Testing Oxide Etchants For The Home Semiconductor Fab

Building circuits on a silicon chip is a bit like a game of Tetris — you have to lay down layer after layer of different materials while lining up holes in the existing layers with blocks of the correct shape on new layers. Of course, Tetris generally doesn’t require you to use insanely high temperatures and spectacularly toxic chemicals to play. Or maybe it does; we haven’t played the game in a while, so they might have nerfed things.

Luckily, [ProjectsInFlight] doesn’t treat his efforts to build semiconductors at home like a game — in fact, the first half of his video on etching oxide layers on silicon chips is devoted to the dangers of hydrofluoric acid. As it turns out, despite the fact that HF can dissolve your skin, sear your lungs, and stop your heart, as long as you use a dilute solution of the stuff and take proper precautions, you should be pretty safe around it. This makes sense, since HF is present in small amounts in all manner of consumer products, many of which are methodically tested in search of a practical way to remove oxides from silicon, which [ProjectsInFlight] has spent so much effort recently to learn how to deposit. But such is the ironic lot of a chip maker.

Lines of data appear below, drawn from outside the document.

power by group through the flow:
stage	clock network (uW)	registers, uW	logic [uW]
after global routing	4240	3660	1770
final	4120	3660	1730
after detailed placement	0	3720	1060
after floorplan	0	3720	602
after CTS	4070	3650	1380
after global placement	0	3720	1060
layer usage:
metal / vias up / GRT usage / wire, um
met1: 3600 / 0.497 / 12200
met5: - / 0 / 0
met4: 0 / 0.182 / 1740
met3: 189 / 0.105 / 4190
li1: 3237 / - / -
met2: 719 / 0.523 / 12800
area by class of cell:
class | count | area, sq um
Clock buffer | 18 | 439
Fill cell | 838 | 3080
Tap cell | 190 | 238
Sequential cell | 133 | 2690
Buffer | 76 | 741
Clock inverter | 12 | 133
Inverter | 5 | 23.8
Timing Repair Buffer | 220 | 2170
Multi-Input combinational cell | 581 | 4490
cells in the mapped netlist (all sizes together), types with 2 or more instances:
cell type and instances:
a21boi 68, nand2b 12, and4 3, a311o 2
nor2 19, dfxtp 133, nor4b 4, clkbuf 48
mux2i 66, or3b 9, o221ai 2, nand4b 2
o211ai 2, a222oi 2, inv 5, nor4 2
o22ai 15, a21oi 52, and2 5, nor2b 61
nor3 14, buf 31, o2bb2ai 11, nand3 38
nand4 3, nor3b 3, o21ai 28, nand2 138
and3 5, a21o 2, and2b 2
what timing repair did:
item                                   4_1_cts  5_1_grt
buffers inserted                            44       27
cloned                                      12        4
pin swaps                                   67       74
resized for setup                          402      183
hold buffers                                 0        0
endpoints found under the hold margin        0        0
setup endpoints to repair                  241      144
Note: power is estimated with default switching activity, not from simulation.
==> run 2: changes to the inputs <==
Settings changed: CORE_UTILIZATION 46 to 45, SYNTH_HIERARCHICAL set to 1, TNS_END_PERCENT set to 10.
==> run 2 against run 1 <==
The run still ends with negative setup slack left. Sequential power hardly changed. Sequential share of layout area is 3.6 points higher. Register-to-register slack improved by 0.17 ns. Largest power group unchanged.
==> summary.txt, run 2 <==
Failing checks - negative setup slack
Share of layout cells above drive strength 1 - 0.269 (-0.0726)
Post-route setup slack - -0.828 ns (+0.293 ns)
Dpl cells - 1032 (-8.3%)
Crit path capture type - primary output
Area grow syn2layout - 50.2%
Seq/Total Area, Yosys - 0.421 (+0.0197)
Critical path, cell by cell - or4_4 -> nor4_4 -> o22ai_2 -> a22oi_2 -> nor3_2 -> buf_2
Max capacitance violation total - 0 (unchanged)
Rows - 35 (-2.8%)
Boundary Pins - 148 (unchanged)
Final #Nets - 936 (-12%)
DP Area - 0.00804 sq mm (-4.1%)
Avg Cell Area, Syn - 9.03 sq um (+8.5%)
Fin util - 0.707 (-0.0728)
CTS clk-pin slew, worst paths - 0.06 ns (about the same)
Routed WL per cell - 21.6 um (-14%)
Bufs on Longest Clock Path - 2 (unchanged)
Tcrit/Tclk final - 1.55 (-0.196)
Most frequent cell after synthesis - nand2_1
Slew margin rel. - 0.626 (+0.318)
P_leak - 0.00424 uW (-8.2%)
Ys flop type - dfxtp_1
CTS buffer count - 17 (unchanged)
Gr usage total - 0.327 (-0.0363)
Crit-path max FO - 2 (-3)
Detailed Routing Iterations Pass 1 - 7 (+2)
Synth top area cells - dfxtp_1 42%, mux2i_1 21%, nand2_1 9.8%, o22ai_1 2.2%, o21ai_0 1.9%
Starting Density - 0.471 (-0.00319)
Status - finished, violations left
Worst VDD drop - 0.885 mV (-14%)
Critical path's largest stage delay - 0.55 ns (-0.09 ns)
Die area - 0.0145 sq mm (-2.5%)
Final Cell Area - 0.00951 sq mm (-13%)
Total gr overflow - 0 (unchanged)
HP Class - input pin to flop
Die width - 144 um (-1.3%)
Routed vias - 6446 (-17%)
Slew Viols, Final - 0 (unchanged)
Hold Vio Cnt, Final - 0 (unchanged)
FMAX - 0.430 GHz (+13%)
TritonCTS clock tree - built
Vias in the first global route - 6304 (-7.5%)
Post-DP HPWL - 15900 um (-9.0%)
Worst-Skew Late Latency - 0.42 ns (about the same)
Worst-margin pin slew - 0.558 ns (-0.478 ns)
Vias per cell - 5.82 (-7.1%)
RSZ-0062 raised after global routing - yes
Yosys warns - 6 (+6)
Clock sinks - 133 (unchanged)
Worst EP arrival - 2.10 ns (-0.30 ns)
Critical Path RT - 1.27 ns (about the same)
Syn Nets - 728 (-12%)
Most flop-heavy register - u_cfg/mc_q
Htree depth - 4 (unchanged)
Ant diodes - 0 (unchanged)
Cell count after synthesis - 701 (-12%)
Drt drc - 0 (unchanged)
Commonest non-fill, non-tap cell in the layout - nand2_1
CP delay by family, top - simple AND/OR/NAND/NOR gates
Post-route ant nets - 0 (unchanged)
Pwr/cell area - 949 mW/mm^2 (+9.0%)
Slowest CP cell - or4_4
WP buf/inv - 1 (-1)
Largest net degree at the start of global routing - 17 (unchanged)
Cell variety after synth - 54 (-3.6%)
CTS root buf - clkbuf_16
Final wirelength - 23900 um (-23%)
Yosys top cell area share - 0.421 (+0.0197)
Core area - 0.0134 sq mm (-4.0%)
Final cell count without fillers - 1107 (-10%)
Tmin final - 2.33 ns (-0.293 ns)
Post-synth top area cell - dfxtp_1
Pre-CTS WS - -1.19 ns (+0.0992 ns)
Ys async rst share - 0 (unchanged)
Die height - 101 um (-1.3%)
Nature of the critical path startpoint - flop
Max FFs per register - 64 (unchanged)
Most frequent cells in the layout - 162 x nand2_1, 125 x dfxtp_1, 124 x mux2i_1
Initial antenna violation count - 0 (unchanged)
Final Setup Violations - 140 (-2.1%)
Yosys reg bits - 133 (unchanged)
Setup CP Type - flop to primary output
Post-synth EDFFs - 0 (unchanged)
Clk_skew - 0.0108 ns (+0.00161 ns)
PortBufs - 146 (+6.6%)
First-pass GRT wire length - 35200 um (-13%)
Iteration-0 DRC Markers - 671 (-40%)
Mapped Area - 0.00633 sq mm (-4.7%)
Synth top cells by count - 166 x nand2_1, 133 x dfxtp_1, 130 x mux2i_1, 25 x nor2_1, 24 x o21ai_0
==> config.mk <==
export PLATFORM = sky130hd
export DESIGN_NAME = txpage_reader
export DESIGN_NICKNAME = d
export VERILOG_FILES = /design/src/rtl/txpr_pkg.sv /design/src/rtl/txpr_addr_gen.sv /design/src/rtl/txpr_out_reg.sv /design/src/rtl/txpr_irq.sv /design/src/rtl/txpage_reader.sv
export SDC_FILE = /design/constraint.sdc
export NUM_CORES = 1
export LEC_CHECK = 0
export BUFFER_PORTS_ARGS = -buffer_cell sky130_fd_sc_hd__buf_2
export CAP_MARGIN = 5
export CORE_UTILIZATION = 40
export CTS_BUF_LIST = sky130_fd_sc_hd__clkbuf_16
export CTS_CLUSTER_DIAMETER = 40
export DETAILED_ROUTE_END_ITERATION = 16
export GPL_ROUTABILITY_DRIVEN = 0
export HOLD_SLACK_MARGIN = 0.1
export PLACE_DENSITY = 0.63
export SLEW_MARGIN = 5
export SYNTH_ARGS = -nofsm -noshare
export SYNTH_HDL_FRONTEND = slang
export SYNTH_SLANG_ARGS = --single-unit
==> constraint.sdc <==
create_clock -name clk_i -period 2.65 [get_ports clk_i]
set_input_delay 0.265 -clock clk_i [delete_from_list [all_inputs] [get_ports clk_i]]
set_output_delay 0.265 -clock clk_i [all_outputs]
set_load 0.01 [all_outputs]
### config.mk
export PLATFORM = sky130hd
export DESIGN_NAME = rtc_phantom_seq
export DESIGN_NICKNAME = d
export VERILOG_FILES = /design/src/rtl/rtc_phantom_pkg.sv /design/src/rtl/rtc_bus_access.sv /design/src/rtl/rtc_rx_shift.sv /design/src/rtl/rtc_seq_ctrl.sv /design/src/rtl/rtc_phantom_seq.sv
export SDC_FILE = /design/constraint.sdc
export NUM_CORES = 1
export LEC_CHECK = 0
export CAP_MARGIN = 10
export CORE_MARGIN = 3
export CORE_UTILIZATION = 50
export DETAILED_ROUTE_END_ITERATION = 10
export DONT_BUFFER_PORTS = 1
export MAX_ROUTING_LAYER = met4
export REMOVE_ABC_BUFFERS = 1
export SYNTH_ARGS = -nofsm -noshare
export SYNTH_HDL_FRONTEND = slang
export SYNTH_SLANG_ARGS = --single-unit
### constraint.sdc
create_clock -name clk -period 7.35 [get_ports clk]
set_clock_uncertainty 0.15 [all_clocks]
set_input_delay 0.3675 -clock clk [delete_from_list [all_inputs] [get_ports clk]]
set_output_delay 0.3675 -clock clk [all_outputs]
set_load 0.02 [all_outputs]
## config.mk

```make
export PLATFORM = sky130hd
export DESIGN_NAME = vol_cmd_parser
export DESIGN_NICKNAME = d
export VERILOG_FILES = /design/src/rtl/vol_cmd_pkg.sv /design/src/rtl/vol_hex_decode.sv /design/src/rtl/vol_cmd_fsm.sv /design/src/rtl/vol_channel_pick.sv /design/src/rtl/vol_cmd_parser.sv
export SDC_FILE = /design/constraint.sdc
export NUM_CORES = 1
export LEC_CHECK = 0
export BUFFER_PORTS_ARGS = -buffer_cell sky130_fd_sc_hd__buf_2
export CORE_MARGIN = 2
export CORE_UTILIZATION = 44
export CTS_CLUSTER_SIZE = 14
export DETAILED_ROUTE_END_ITERATION = 8
export PLACE_DENSITY = 0.66
export RECOVER_POWER = 50
export REMOVE_ABC_BUFFERS = 1
export SLEW_MARGIN = 15
export SYNTH_ARGS = -nofsm -noshare
export SYNTH_HDL_FRONTEND = slang
export SYNTH_SLANG_ARGS = --single-unit
```

## constraint.sdc

```tcl
create_clock -name clk -period 3.4 [get_ports clk]
set_clock_uncertainty 0.15 [all_clocks]
set_input_delay 1.02 -clock clk [delete_from_list [all_inputs] [get_ports clk]]
set_output_delay 1.02 -clock clk [all_outputs]
set_load 0.005 [all_outputs]
```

Three products were tested — rust remover, glass etching cream, and a dental porcelain etching gel — against a 300 nm silicon dioxide layer. Etch speed varied widely, from rust remover’s 10 nm/min to glass etching cream’s blazing 240 nm/min — we wonder if that could be moderated by thinning the cream out with a bit of water. Each solution had pros and cons; the liquid rust remover was cheap easy to handle and clean up, while the dental etching gel was extremely easy to deposit but pretty expensive.

The good news was that everything worked, and each performed differently enough that [ProjectsInFlight] now has a range of tools to choose from. We’re looking forward to seeing what’s next — looks like it’ll be masking techniques.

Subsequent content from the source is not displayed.